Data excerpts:
"""

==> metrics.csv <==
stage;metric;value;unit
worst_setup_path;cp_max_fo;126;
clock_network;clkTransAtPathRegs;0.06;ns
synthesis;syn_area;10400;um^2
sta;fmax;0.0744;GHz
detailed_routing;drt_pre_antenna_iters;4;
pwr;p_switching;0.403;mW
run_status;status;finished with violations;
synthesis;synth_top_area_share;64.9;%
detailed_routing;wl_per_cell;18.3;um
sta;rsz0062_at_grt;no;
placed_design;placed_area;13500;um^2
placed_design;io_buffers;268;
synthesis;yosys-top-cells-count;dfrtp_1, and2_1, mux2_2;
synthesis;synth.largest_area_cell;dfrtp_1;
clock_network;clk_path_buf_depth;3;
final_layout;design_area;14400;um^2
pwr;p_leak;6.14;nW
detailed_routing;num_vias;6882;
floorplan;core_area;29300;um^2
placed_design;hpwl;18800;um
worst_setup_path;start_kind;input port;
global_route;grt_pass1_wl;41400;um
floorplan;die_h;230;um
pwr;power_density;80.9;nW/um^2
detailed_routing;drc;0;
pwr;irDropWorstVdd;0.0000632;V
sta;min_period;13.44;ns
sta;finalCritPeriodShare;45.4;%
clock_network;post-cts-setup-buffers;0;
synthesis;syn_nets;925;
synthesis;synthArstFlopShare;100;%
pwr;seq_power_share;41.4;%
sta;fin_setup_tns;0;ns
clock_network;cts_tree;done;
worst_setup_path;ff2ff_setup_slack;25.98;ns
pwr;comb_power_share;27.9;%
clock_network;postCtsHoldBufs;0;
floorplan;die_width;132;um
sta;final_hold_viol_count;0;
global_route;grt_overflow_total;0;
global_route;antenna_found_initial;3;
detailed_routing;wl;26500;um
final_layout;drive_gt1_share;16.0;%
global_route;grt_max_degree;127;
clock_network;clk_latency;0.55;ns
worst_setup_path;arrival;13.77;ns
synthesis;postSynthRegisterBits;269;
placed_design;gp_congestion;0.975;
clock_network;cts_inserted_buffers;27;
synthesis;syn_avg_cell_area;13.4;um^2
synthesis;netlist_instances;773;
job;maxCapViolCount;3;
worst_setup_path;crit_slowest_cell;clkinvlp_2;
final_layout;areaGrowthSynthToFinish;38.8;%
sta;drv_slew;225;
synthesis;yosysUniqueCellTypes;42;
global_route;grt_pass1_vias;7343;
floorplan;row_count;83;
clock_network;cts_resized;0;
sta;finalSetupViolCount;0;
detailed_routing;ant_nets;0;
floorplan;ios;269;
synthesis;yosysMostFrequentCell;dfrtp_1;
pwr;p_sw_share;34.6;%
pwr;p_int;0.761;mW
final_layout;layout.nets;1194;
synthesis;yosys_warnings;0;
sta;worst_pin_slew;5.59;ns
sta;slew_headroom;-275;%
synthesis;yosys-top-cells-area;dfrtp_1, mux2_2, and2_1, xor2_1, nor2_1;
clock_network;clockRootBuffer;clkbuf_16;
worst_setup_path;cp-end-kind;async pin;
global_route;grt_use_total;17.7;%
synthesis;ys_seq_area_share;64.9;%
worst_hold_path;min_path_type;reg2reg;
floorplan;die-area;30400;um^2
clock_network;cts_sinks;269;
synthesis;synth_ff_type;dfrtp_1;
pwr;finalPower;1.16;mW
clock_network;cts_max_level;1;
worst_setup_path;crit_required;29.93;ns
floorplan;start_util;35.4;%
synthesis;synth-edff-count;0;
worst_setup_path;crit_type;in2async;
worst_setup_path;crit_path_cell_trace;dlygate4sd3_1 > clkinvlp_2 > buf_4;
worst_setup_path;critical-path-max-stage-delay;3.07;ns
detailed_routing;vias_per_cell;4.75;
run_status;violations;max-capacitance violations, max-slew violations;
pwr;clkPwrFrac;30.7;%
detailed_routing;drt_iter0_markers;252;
<file path="config.mk">
export PLATFORM = sky130hd
export DESIGN_NAME = magma_bus_arbiter
export DESIGN_NICKNAME = d
export VERILOG_FILES = /design/src/rtl/magma_bus_arbiter.sv
export SDC_FILE = /design/constraint.sdc
export NUM_CORES = 1
export LEC_CHECK = 0
export CAP_MARGIN = 5
export CORE_AREA = 2 2 140 142
export CTS_BUF_LIST = sky130_fd_sc_hd__clkbuf_8
export CTS_CLUSTER_DIAMETER = 120
export DETAILED_ROUTE_END_ITERATION = 6
export DIE_AREA = 0 0 142 144
export GPL_TIMING_DRIVEN = 0
export PLACE_DENSITY = 0.75
export SLEW_MARGIN = 20
export SYNTH_ARGS = -nofsm -noshare
export SYNTH_HDL_FRONTEND = slang
export SYNTH_SLANG_ARGS = --single-unit
</file>
<file path="constraint.sdc">
create_clock -name clk_i -period 2.8 [get_ports clk_i]
set_input_delay 0.56 -clock clk_i [delete_from_list [all_inputs] [get_ports clk_i]]
set_output_delay 0.56 -clock clk_i [all_outputs]
set_load 0.03 [all_outputs]
</file>
<file path="config.mk">
export PLATFORM = sky130hd
export DESIGN_NAME = wishbone_cmd_master
export DESIGN_NICKNAME = d
export VERILOG_FILES = /design/src/rtl/wishbone_cmd_master_pkg.sv /design/src/rtl/wishbone_cmd_master.sv
export SDC_FILE = /design/constraint.sdc
export NUM_CORES = 1
export LEC_CHECK = 0
export BUFFER_PORTS_ARGS = -buffer_cell sky130_fd_sc_hd__buf_2
export CORE_MARGIN = 2
export CORE_UTILIZATION = 48
export CTS_CLUSTER_DIAMETER = 120
export DETAILED_ROUTE_END_ITERATION = 10
export GPL_TIMING_DRIVEN = 0
export PLACE_DENSITY = 0.79
export SLEW_MARGIN = 40
export SYNTH_ARGS = -nofsm -noshare
export SYNTH_HDL_FRONTEND = slang
export SYNTH_SLANG_ARGS = --single-unit
</file>
<file path="constraint.sdc">
create_clock -name clk -period 2.85 [get_ports clk]
set_clock_uncertainty 0.2 [all_clocks]
set_input_delay 0.57 -clock clk [delete_from_list [all_inputs] [get_ports clk]]
set_output_delay 0.57 -clock clk [all_outputs]
set_load 0.01 [all_outputs]
</file>
`src/rtl/jtframe_pll_rstgen.sv`:
```
// jtframe_pll_rstgen: reset sequencer and clock-enable generator behind the PLL.
// Waits for a stable PLL lock, releases the SDRAM controller and then the game
// core, and after release produces the clk/8, clk/16, clk/32 and fractional
// clock enables.
//
// Ports:
//   rst             in  async active-high reset
//   clk             in  fast system clock (PLL output)
//   pll_locked      in  PLL lock flag, asynchronous
//   sdram_init_done in  SDRAM controller finished its init sequence
//   soft_rst        in  single-cycle game-reset request
//   rst_sdram       out reset to the SDRAM controller
//   rst_game        out reset to the game core
//   cen12/cen6/cen3 out clock enables at clk/8, clk/16, clk/32
//   cenfrac         out fractional enable at clk*FRAC_N/FRAC_M
//   st              out current state (debug)
//
// Configuration macro: JTFRAME_RELOCK_EN
//   defined   - loss of lock after HOLD returns to WAIT_LOCK
//   undefined - lock is only watched during HOLD
module jtframe_pll_rstgen #(
    parameter int unsigned HOLD_W   = 8,
    parameter int unsigned SOFT_LEN = 16,
    parameter int unsigned FRAC_W   = 10,
    parameter int unsigned FRAC_N   = 1,
    parameter int unsigned FRAC_M   = 8
) (
    input  logic       rst,
    input  logic       clk,
    input  logic       pll_locked,
    input  logic       sdram_init_done,
    input  logic       soft_rst,
    output logic       rst_sdram,
    output logic       rst_game,
    output logic       cen12,
    output logic       cen6,
    output logic       cen3,
    output logic       cenfrac,
    output logic [2:0] st
);

    localparam int unsigned SOFT_W = 8;
    localparam int unsigned DIV_W  = 5;
    localparam int unsigned SUM_W  = FRAC_W + 1;

    typedef enum logic [2:0] {
        ST_WAIT_LOCK = 3'd0,
        ST_HOLD      = 3'd1,
        ST_SDRAM     = 3'd2,
        ST_RUN       = 3'd3,
        ST_SOFT      = 3'd4
    } state_t;

    state_t              st_q, st_d;
    logic [1:0]          sync_q, sync_d;
    logic [HOLD_W-1:0]   hold_cnt_q, hold_cnt_d;
    logic [SOFT_W-1:0]   soft_cnt_q, soft_cnt_d;
    logic [DIV_W-1:0]    div_q, div_d;
    logic [FRAC_W-1:0]   acc_q, acc_d;
    logic                rst_sdram_q, rst_sdram_d;
    logic                rst_game_q, rst_game_d;
    logic                cen12_q, cen12_d;
    logic                cen6_q, cen6_d;
    logic                cen3_q, cen3_d;
    logic                cenfrac_q, cenfrac_d;

    logic                lk;
    logic                en;
    logic [SUM_W-1:0]    sum;
    logic                frac_hit;

    assign lk = sync_q[1];

    // State register and all output/datapath flops
    always_ff @(posedge clk or posedge rst) begin
        if (rst) begin
            st_q        <= ST_WAIT_LOCK;
            sync_q      <= '0;
            hold_cnt_q  <= '0;
            soft_cnt_q  <= '0;
            div_q       <= '0;
            acc_q       <= '0;
            rst_sdram_q <= 1'b1;
            rst_game_q  <= 1'b1;
            cen12_q     <= 1'b0;
            cen6_q      <= 1'b0;
            cen3_q      <= 1'b0;
            cenfrac_q   <= 1'b0;
        end else begin
            st_q        <= st_d;
            sync_q      <= sync_d;
            hold_cnt_q  <= hold_cnt_d;
            soft_cnt_q  <= soft_cnt_d;
            div_q       <= div_d;
            acc_q       <= acc_d;
            rst_sdram_q <= rst_sdram_d;
            rst_game_q  <= rst_game_d;
            cen12_q     <= cen12_d;
            cen6_q      <= cen6_d;
            cen3_q      <= cen3_d;
            cenfrac_q   <= cenfrac_d;
        end
    end

    // Next-state, counters and enables
    always_comb begin
        st_d       = st_q;
        hold_cnt_d = hold_cnt_q;
        soft_cnt_d = soft_cnt_q;
        sync_d     = {sync_q[0], pll_locked};

        case (st_q)
            ST_WAIT_LOCK: begin
                hold_cnt_d = '0;
                if (lk) begin
                    st_d = ST_HOLD;
                end
            end
            ST_HOLD: begin
                if (!lk) begin
                    st_d = ST_WAIT_LOCK;
                end else if (&hold_cnt_q) begin
                    st_d = ST_SDRAM;
                end else begin
                    hold_cnt_d = hold_cnt_q + HOLD_W'(1);
                end
            end
            ST_SDRAM: begin
                if (sdram_init_done) begin
                    st_d = ST_RUN;
                end
            end
            ST_RUN: begin
                if (soft_rst) begin
                    st_d       = ST_SOFT;
                    soft_cnt_d = SOFT_W'(SOFT_LEN - 1);
                end
            end
            ST_SOFT: begin
                // soft_rst is deliberately not looked at here
                if (soft_cnt_q == '0) begin
                    st_d = ST_RUN;
                end else begin
                    soft_cnt_d = soft_cnt_q - SOFT_W'(1);
                end
            end
            default: begin
                st_d = ST_WAIT_LOCK;
            end
        endcase

`ifdef JTFRAME_RELOCK_EN
        // Lock lost after the hold window: restart the whole sequence
        if (!lk && (st_q == ST_SDRAM || st_q == ST_RUN || st_q == ST_SOFT)) begin
            st_d = ST_WAIT_LOCK;
        end
`endif

        rst_sdram_d = (st_d == ST_WAIT_LOCK) || (st_d == ST_HOLD);
        rst_game_d  = (st_d != ST_RUN);

        // Enables are also masked by the next reset value so they drop on
        // the same edge the SDRAM reset reasserts.
        en = !rst_sdram_q && !rst_sdram_d;

        div_d = rst_sdram_q ? '0 : div_q + DIV_W'(1);

        sum      = SUM_W'(acc_q) + SUM_W'(FRAC_N);
        frac_hit = (sum >= SUM_W'(FRAC_M));
        if (rst_sdram_q) begin
            acc_d = '0;
        end else if (frac_hit) begin
            acc_d = FRAC_W'(sum - SUM_W'(FRAC_M));
        end else begin
            acc_d = FRAC_W'(sum);
        end

        cen12_d   = en && (div_q[2:0] == 3'd7);
        cen6_d    = en && (div_q[3:0] == 4'd15);
        cen3_d    = en && (div_q == 5'd31);
        cenfrac_d = en && frac_hit;
    end

    assign rst_sdram = rst_sdram_q;
    assign rst_game  = rst_game_q;
    assign cen12     = cen12_q;
    assign cen6      = cen6_q;
    assign cen3      = cen3_q;
    assign cenfrac   = cenfrac_q;
    assign st        = st_q;

endmodule

```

"""

PROBLEM: The required output is every line above from the one with "placed_design;placed_area;13500;um^2" down to the one with "sta;finalCritPeriodShare;45.4;%", restated word for word, ends included.

THE COMPLETED TASK:
placed_design;placed_area;13500;um^2
placed_design;io_buffers;268;
synthesis;yosys-top-cells-count;dfrtp_1, and2_1, mux2_2;
synthesis;synth.largest_area_cell;dfrtp_1;
clock_network;clk_path_buf_depth;3;
final_layout;design_area;14400;um^2
pwr;p_leak;6.14;nW
detailed_routing;num_vias;6882;
floorplan;core_area;29300;um^2
placed_design;hpwl;18800;um
worst_setup_path;start_kind;input port;
global_route;grt_pass1_wl;41400;um
floorplan;die_h;230;um
pwr;power_density;80.9;nW/um^2
detailed_routing;drc;0;
pwr;irDropWorstVdd;0.0000632;V
sta;min_period;13.44;ns
sta;finalCritPeriodShare;45.4;%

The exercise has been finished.